Competing interests: The authors have declared that no competing interests exist.
Introduction
As COVID-19 mass vaccination campaigns in developed countries across Europe and Northern America are reaching a greater share of the population, many low- and middle-income countries (LMIC) in Asia, Africa, and Latin America are left behind facing growing challenges of securing the supply of vaccine, particularly, for their vulnerable populations to avoid the risk of new waves of infection [1]. Facing uncertainty, limited supply of vaccines, and the risk of growing vaccine hesitancy in relation to misinformation campaigns [2], these countries are forced to constantly revise their vaccination rollout plans to reflect realities on the ground and target the most vulnerable groups [3]. Meanwhile high-resolution spatial and temporal data that can be collected and shared through open licenses provide a unique opportunity to develop transparent and trustworthy Artificial Intelligence (AI)-supported tools and frameworks that can interoperate with existing health data platforms and integrate diverse expert opinions. Such tools could help public health decision-makers optimise their vaccine campaigns considering country-specific needs and geographical, institutional, and infrastructure constraints.
This paper introduces a framework for data collection and integration, evaluation of COVID-19 risks and allocation and prioritization of the available vaccine doses. The proposed framework combines knowledge from diverse disciplines, including geospatial, epidemiology, economics, statistics, and computational sciences. It employs spatial data analysis and visualization techniques to create an open platform for policymakers, community leaders, the scientific community, and other stakeholders to evaluate and compare different vaccination strategies based on principles and objectives outlined by the World Health Organization (WHO) Strategic Advisory Group of Experts on Immunization (SAGE) values framework for the allocation and prioritization of COVID-19 vaccination [4]. By focusing on Vulnerability, Vaccination, and Values (3Vs), this framework prioritizes vulnerable populations for receiving COVID-19 vaccine by considering the principles outlined in the WHO SAGE framework [5].
Methods
The 3Vs framework is designed to help public health decision makers better allocate their resources and address vaccination inequalities. The 3Vs framework will be manifested in an online interactive decision support platform aimed at optimizing COVID-19 country-specific vaccine rollout plans, from procurement to deployment and administration through the assessment and analysis of the following three components (Fig 1).

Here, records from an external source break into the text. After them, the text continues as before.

[src/design/exec_pkg.sv]
`default_nettype none

package exec_pkg;

    typedef logic [31:0] data_t;
    typedef logic [4:0]  reg_addr_t;
    typedef logic [11:0] alu_op_t;
    typedef logic [7:0]  mem_op_t;
    typedef logic [2:0]  res_sel_t;
    typedef logic [3:0]  strb_t;

    // one-hot alu operation bits
    localparam int ALU_ADD  = 0;
    localparam int ALU_SUB  = 1;
    localparam int ALU_SLT  = 2;
    localparam int ALU_SLTU = 3;
    localparam int ALU_AND  = 4;
    localparam int ALU_NOR  = 5;
    localparam int ALU_OR   = 6;
    localparam int ALU_XOR  = 7;
    localparam int ALU_SLL  = 8;
    localparam int ALU_SRL  = 9;
    localparam int ALU_SRA  = 10;
    localparam int ALU_LUI  = 11;

    // one-hot memory operation bits with the loads in the low five
    localparam int MEM_LD_B  = 0;
    localparam int MEM_LD_BU = 1;
    localparam int MEM_LD_H  = 2;
    localparam int MEM_LD_HU = 3;
    localparam int MEM_LD_W  = 4;
    localparam int MEM_ST_B  = 5;
    localparam int MEM_ST_H  = 6;
    localparam int MEM_ST_W  = 7;

    localparam int RES_MEM = 0;
    localparam int RES_MUL = 1;
    localparam int RES_DIV = 2;

    localparam int DIV_ITER = 32;

    typedef enum logic [1:0] {
        DIV_IDLE,
        DIV_BUSY,
        DIV_DONE
    } div_state_t;

endpackage

`default_nettype wire

[src/design/stage_pkg.sv]
`default_nettype none

package stage_pkg;

    typedef struct packed {
        logic adef;
        logic syscall;
        logic brk;
        logic ine;
        logic ertn;
    } id_excep_t;

    // decode bits plus misaligned access
    typedef struct packed {
        logic adef;
        logic syscall;
        logic brk;
        logic ine;
        logic ertn;
        logic ale;
    } ex_excep_t;

    typedef struct packed {
        exec_pkg::alu_op_t   alu_op;
        exec_pkg::data_t     src1;
        exec_pkg::data_t     src2;
        exec_pkg::data_t     rkd_value;
        logic                rf_we;
        exec_pkg::reg_addr_t rf_waddr;
        exec_pkg::data_t     pc;
        exec_pkg::mem_op_t   mem_op;
        exec_pkg::res_sel_t  res_sel;
        logic                mul_signed;
        logic                mul_h;
        logic                div_signed;
        logic                div_r;
        id_excep_t           excep;
    } id_to_ex_t;

    typedef struct packed {
        logic                rf_we;
        exec_pkg::reg_addr_t rf_waddr;
        exec_pkg::data_t     pc;
        exec_pkg::data_t     result;
        // ld_w down to ld_b
        logic [4:0]          ld_op;
        logic                mem_wait;
        exec_pkg::res_sel_t  res_sel;
        logic                mul_h;
        ex_excep_t           excep;
    } ex_to_mem_t;

    typedef struct packed {
        logic                wait_late;
        logic                we;
        exec_pkg::reg_addr_t waddr;
        exec_pkg::data_t     result;
    } ex_fwd_t;

endpackage

`default_nettype wire

[src/design/alu.sv]
`timescale 1ns/100ps
`default_nettype none

module alu (
    input  exec_pkg::alu_op_t alu_op,
    input  exec_pkg::data_t   src1,
    input  exec_pkg::data_t   src2,
    output exec_pkg::data_t   result
);

    logic            do_sub;
    logic [32:0]     sum;
    exec_pkg::data_t adder_b;
    exec_pkg::data_t slt_res;
    exec_pkg::data_t sltu_res;
    exec_pkg::data_t sll_res;
    exec_pkg::data_t srl_res;
    exec_pkg::data_t sra_res;
    logic [4:0]      shamt;

    // compares share the subtracter
    assign do_sub = alu_op[exec_pkg::ALU_SUB]
                  | alu_op[exec_pkg::ALU_SLT]
                  | alu_op[exec_pkg::ALU_SLTU];

    assign adder_b = do_sub ? ~src2 : src2;
    assign sum     = {1'b0, src1} + {1'b0, adder_b} + {32'd0, do_sub};

    assign slt_res  = {31'd0, (src1[31] & ~src2[31])
                            | (~(src1[31] ^ src2[31]) & sum[31])};
    // no carry out means borrow
    assign sltu_res = {31'd0, ~sum[32]};

    assign shamt   = src2[4:0];
    assign sll_res = src1 << shamt;
    assign srl_res = src1 >> shamt;
    assign sra_res = $signed(src1) >>> shamt;

    assign result = ({32{alu_op[exec_pkg::ALU_ADD] | alu_op[exec_pkg::ALU_SUB]}} & sum[31:0])
                  | ({32{alu_op[exec_pkg::ALU_SLT]}}  & slt_res)
                  | ({32{alu_op[exec_pkg::ALU_SLTU]}} & sltu_res)
                  | ({32{alu_op[exec_pkg::ALU_AND]}}  & (src1 & src2))
                  | ({32{alu_op[exec_pkg::ALU_NOR]}}  & ~(src1 | src2))
                  | ({32{alu_op[exec_pkg::ALU_OR]}}   & (src1 | src2))
                  | ({32{alu_op[exec_pkg::ALU_XOR]}}  & (src1 ^ src2))
                  | ({32{alu_op[exec_pkg::ALU_SLL]}}  & sll_res)
                  | ({32{alu_op[exec_pkg::ALU_SRL]}}  & srl_res)
                  | ({32{alu_op[exec_pkg::ALU_SRA]}}  & sra_res)
                  | ({32{alu_op[exec_pkg::ALU_LUI]}}  & src2);

endmodule

`default_nettype wire

[src/design/div.sv]
`timescale 1ns/100ps
`default_nettype none

module div (
    input  logic            clk,
    input  logic            resetn,
    input  logic            abort,
    input  logic            start,
    input  logic            div_signed,
    input  exec_pkg::data_t x,
    input  exec_pkg::data_t y,
    output exec_pkg::data_t quotient,
    output exec_pkg::data_t remainder,
    output logic            complete
);

    exec_pkg::div_state_t state;
    logic [$clog2(exec_pkg::DIV_ITER)-1:0] cnt;
    exec_pkg::data_t rem_q;
    exec_pkg::data_t quo_q;
    exec_pkg::data_t divisor_q;
    logic            q_neg;
    logic            r_neg;
    logic [32:0]     shifted;
    logic [32:0]     diff;

    // one restoring step per cycle
    assign shifted = {rem_q, quo_q[31]};
    assign diff    = shifted - {1'b0, divisor_q};

    always_ff @(posedge clk) begin
        if (!resetn || abort) begin
            state <= exec_pkg::DIV_IDLE;
            cnt   <= '0;
        end else begin
            case (state)
                exec_pkg::DIV_IDLE: begin
                    if (start) begin
                        state <= exec_pkg::DIV_BUSY;
                        cnt   <= '0;
                    end
                end
                exec_pkg::DIV_BUSY: begin
                    cnt <= cnt + 1'b1;
                    if (cnt == exec_pkg::DIV_ITER - 1) begin
                        state <= exec_pkg::DIV_DONE;
                    end
                end
                default: state <= exec_pkg::DIV_IDLE;
            endcase
        end
    end

    always_ff @(posedge clk) begin
        if (state == exec_pkg::DIV_IDLE && start) begin
            rem_q     <= '0;
            quo_q     <= (div_signed && x[31]) ? -x : x;
            divisor_q <= (div_signed && y[31]) ? -y : y;
            q_neg     <= div_signed & (x[31] ^ y[31]);
            r_neg     <= div_signed & x[31];
        end else if (state == exec_pkg::DIV_BUSY) begin
            rem_q <= diff[32] ? shifted[31:0] : diff[31:0];
            quo_q <= {quo_q[30:0], ~diff[32]};
        end
    end

    assign quotient  = q_neg ? -quo_q : quo_q;
    assign remainder = r_neg ? -rem_q : rem_q;
    assign complete  = (state == exec_pkg::DIV_DONE);

    // stage must not retrigger a running division
    assert property (@(posedge clk) disable iff (!resetn)
        (state == exec_pkg::DIV_BUSY) |-> !start);

endmodule

`default_nettype wire

[src/design/ex_stage.sv]
`timescale 1ns/100ps
`default_nettype none

module ex_stage (
    input  logic                  clk,
    input  logic                  resetn,
    input  logic                  id_valid,
    input  stage_pkg::id_to_ex_t  id_in,
    output logic                  ex_allowin,
    input  logic                  mem_allowin,
    output logic                  mem_valid,
    output stage_pkg::ex_to_mem_t mem_out,
    output stage_pkg::ex_fwd_t    fwd,
    output logic [63:0]           mul_result,
    output logic                  data_req,
    output logic                  data_wr,
    output logic [1:0]            data_size,
    output exec_pkg::strb_t       data_wstrb,
    output exec_pkg::data_t       data_addr,
    output exec_pkg::data_t       data_wdata,
    input  logic                  data_addr_ok,
    input  logic                  flush,
    input  logic                  mem_excep
);

    stage_pkg::id_to_ex_t id_q;
    logic            ex_valid;
    logic            ready_go;
    logic            transfer_in;
    logic            is_load;
    logic            is_store;
    logic            is_div;
    logic            mem_wait;
    logic            ale;
    logic            div_start;
    logic            div_complete;
    logic            div_issued_q;
    logic            div_done_q;
    exec_pkg::data_t alu_result;
    exec_pkg::data_t div_quo;
    exec_pkg::data_t div_rem;
    exec_pkg::data_t final_result;
    exec_pkg::mem_op_t op;

    assign transfer_in = id_valid & ex_allowin;
    assign op          = id_q.mem_op;
    assign is_load     = |op[exec_pkg::MEM_LD_W:exec_pkg::MEM_LD_B];
    assign is_store    = |op[exec_pkg::MEM_ST_W:exec_pkg::MEM_ST_B];
    assign is_div      = id_q.res_sel[exec_pkg::RES_DIV];

    assign ready_go   = (data_req & data_addr_ok)
                      | (is_div & (div_complete | div_done_q))
                      | ~(mem_wait | is_div);
    assign ex_allowin = ~ex_valid | (ready_go & mem_allowin) | flush;
    assign mem_valid  = ex_valid & ready_go & ~flush;

    always_ff @(posedge clk) begin
        if (!resetn) begin
            ex_valid <= 1'b0;
        end else if (ex_allowin) begin
            ex_valid <= id_valid;
        end
    end

    always_ff @(posedge clk) begin
        if (transfer_in) begin
            id_q <= id_in;
        end
    end

    alu u_alu (
        .alu_op (id_q.alu_op),
        .src1   (id_q.src1),
        .src2   (id_q.src2),
        .result (alu_result)
    );

    mul u_mul (
        .clk        (clk),
        .resetn     (resetn),
        .mul_signed (id_q.mul_signed),
        .x          (id_q.src1),
        .y          (id_q.src2),
        .result     (mul_result)
    );

    // issued blocks a restart and done keeps the stage ready until handoff
    always_ff @(posedge clk) begin
        if (!resetn || flush || transfer_in) begin
            div_issued_q <= 1'b0;
            div_done_q   <= 1'b0;
        end else begin
            if (div_start) begin
                div_issued_q <= 1'b1;
            end
            if (div_complete) begin
                div_done_q <= 1'b1;
            end
        end
    end

    assign div_start = ex_valid & is_div & ~div_issued_q;

    div u_div (
        .clk        (clk),
        .resetn     (resetn),
        .abort      (flush),
        .start      (div_start),
        .div_signed (id_q.div_signed),
        .x          (id_q.src1),
        .y          (id_q.src2),
        .quotient   (div_quo),
        .remainder  (div_rem),
        .complete   (div_complete)
    );

    assign final_result = is_div ? (id_q.div_r ? div_rem : div_quo) : alu_result;

    assign ale = ex_valid
               & (((op[exec_pkg::MEM_LD_H] | op[exec_pkg::MEM_LD_HU] | op[exec_pkg::MEM_ST_H])
                   & alu_result[0])
                 | ((op[exec_pkg::MEM_LD_W] | op[exec_pkg::MEM_ST_W]) & (|alu_result[1:0])));

    assign mem_wait = (is_load | is_store) & ~mem_excep & ~flush & ~ale;

    assign data_req  = mem_wait & ex_valid & mem_allowin;
    assign data_wr   = is_store;
    assign data_addr = alu_result;
    assign data_size = {op[exec_pkg::MEM_LD_W] | op[exec_pkg::MEM_ST_W],
                        op[exec_pkg::MEM_LD_H] | op[exec_pkg::MEM_LD_HU] | op[exec_pkg::MEM_ST_H]};

    always_comb begin
        data_wstrb = 4'b0000;
        data_wdata = id_q.rkd_value;
        if (op[exec_pkg::MEM_ST_B]) begin
            data_wstrb = 4'b0001 << alu_result[1:0];
            data_wdata = {4{id_q.rkd_value[7:0]}};
        end else if (op[exec_pkg::MEM_ST_H]) begin
            data_wstrb = alu_result[1] ? 4'b1100 : 4'b0011;
            data_wdata = {2{id_q.rkd_value[15:0]}};
        end else if (op[exec_pkg::MEM_ST_W]) begin
            data_wstrb = 4'b1111;
        end
    end

    always_comb begin
        mem_out.rf_we         = id_q.rf_we;
        mem_out.rf_waddr      = id_q.rf_waddr;
        mem_out.pc            = id_q.pc;
        mem_out.result        = final_result;
        mem_out.ld_op         = op[exec_pkg::MEM_LD_W:exec_pkg::MEM_LD_B];
        mem_out.mem_wait      = mem_wait;
        mem_out.res_sel       = id_q.res_sel;
        mem_out.mul_h         = id_q.mul_h;
        mem_out.excep.adef    = id_q.excep.adef;
        mem_out.excep.syscall = id_q.excep.syscall;
        mem_out.excep.brk     = id_q.excep.brk;
        mem_out.excep.ine     = id_q.excep.ine;
        mem_out.excep.ertn    = id_q.excep.ertn;
        mem_out.excep.ale     = ale;
    end

    // loads and multiplies only have their value in a later stage
    assign fwd.wait_late = (is_load | id_q.res_sel[exec_pkg::RES_MUL]) & ex_valid;
    assign fwd.we        = id_q.rf_we & ex_valid;
    assign fwd.waddr     = id_q.rf_waddr;
    assign fwd.result    = final_result;

    // a request not yet accepted keeps its address and data
    assert property (@(posedge clk) disable iff (!resetn)
        data_req && !data_addr_ok |=> $stable(data_addr) && $stable(data_wdata));

    // back-pressure freezes what the memory stage sees
    assert property (@(posedge clk) disable iff (!resetn)
        mem_valid && !mem_allowin |=> $stable(mem_out.pc) && $stable(mem_out.result));

endmodule

`default_nettype wire

[src/design/ex_top.sv]
`timescale 1ns/100ps
`default_nettype none

module ex_top (
    input  logic                  clk,
    input  logic                  resetn,
    input  logic                  id_valid,
    input  stage_pkg::id_to_ex_t  id_in,
    output logic                  ex_allowin,
    input  logic                  mem_allowin,
    output logic                  mem_valid,
    output stage_pkg::ex_to_mem_t mem_out,
    output stage_pkg::ex_fwd_t    fwd,
    output logic [63:0]           mul_result,
    output logic                  data_req,
    output logic                  data_wr,
    output logic [1:0]            data_size,
    output exec_pkg::strb_t       data_wstrb,
    output exec_pkg::data_t       data_addr,
    output exec_pkg::data_t       data_wdata,
    input  logic                  data_addr_ok,
    input  logic                  flush,
    input  logic                  mem_excep
);

    ex_stage u_ex_stage (
        .clk          (clk),
        .resetn       (resetn),
        .id_valid     (id_valid),
        .id_in        (id_in),
        .ex_allowin   (ex_allowin),
        .mem_allowin  (mem_allowin),
        .mem_valid    (mem_valid),
        .mem_out      (mem_out),
        .fwd          (fwd),
        .mul_result   (mul_result),
        .data_req     (data_req),
        .data_wr      (data_wr),
        .data_size    (data_size),
        .data_wstrb   (data_wstrb),
        .data_addr    (data_addr),
        .data_wdata   (data_wdata),
        .data_addr_ok (data_addr_ok),
        .flush        (flush),
        .mem_excep    (mem_excep)
    );

endmodule

`default_nettype wire

[src/design/mul.sv]
`timescale 1ns/100ps
`default_nettype none

module mul (
    input  logic            clk,
    input  logic            resetn,
    input  logic            mul_signed,
    input  exec_pkg::data_t x,
    input  exec_pkg::data_t y,
    output logic [63:0]     result
);

    logic [32:0] x_ext;
    logic [32:0] y_ext;
    logic [65:0] product;

    // sign or zero extension makes one signed multiplier serve both
    assign x_ext = {mul_signed & x[31], x};
    assign y_ext = {mul_signed & y[31], y};

    assign product = $signed(x_ext) * $signed(y_ext);

    always_ff @(posedge clk) begin
        if (!resetn) begin
            result <= '0;
        end else begin
            result <= product[63:0];
        end
    end

endmodule

`default_nettype wire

Component I—Vulnerability data collection: collection of data on socio-demographic, economic, epidemiological, and environmental characteristics of the affected communities, availability and accessibility of healthcare services, and other economic and societal indicators.
Component II—Vaccination prioritization: methods for compiling and translating data, with the help of AI-enabled expert elicitation techniques, into prioritization criteria spanning different health and demographic dimensions.
Component III—Values consideration: computational methods for geospatial vaccination allocation based on equity values enhanced by data visualization and communication tools.
A graphical representation of the 3Vs framework is provided in Fig 1.
Summary of the 3Vs (Vulnerability, Vaccination, and Values) framework and the relationships among its main components.
The proposed framework will provide support to policy decision-makers through the availability and visualisation of vulnerable fragments of the population and their access to existing healthcare facilities at the finest geographical resolution. Furthermore, it will ensure that the factors considered in the first component are representative of most vulnerable populations including those belonging to historically underprivileged demographic and socioeconomic groups and, where necessary, identifying and including additional local elements. These may be related to the sustainability assessment of the vaccination program by evaluating its cost and benefits and its long-term impact on the healthcare system as well as other factors related to how individuals will respond to the vaccination program. Vaccine hesitancy might indeed further complicate any vaccination rollout plan. Through this approach several feasible options will be visualized and communicated to planners so that they will be able to make better and more informed decisions.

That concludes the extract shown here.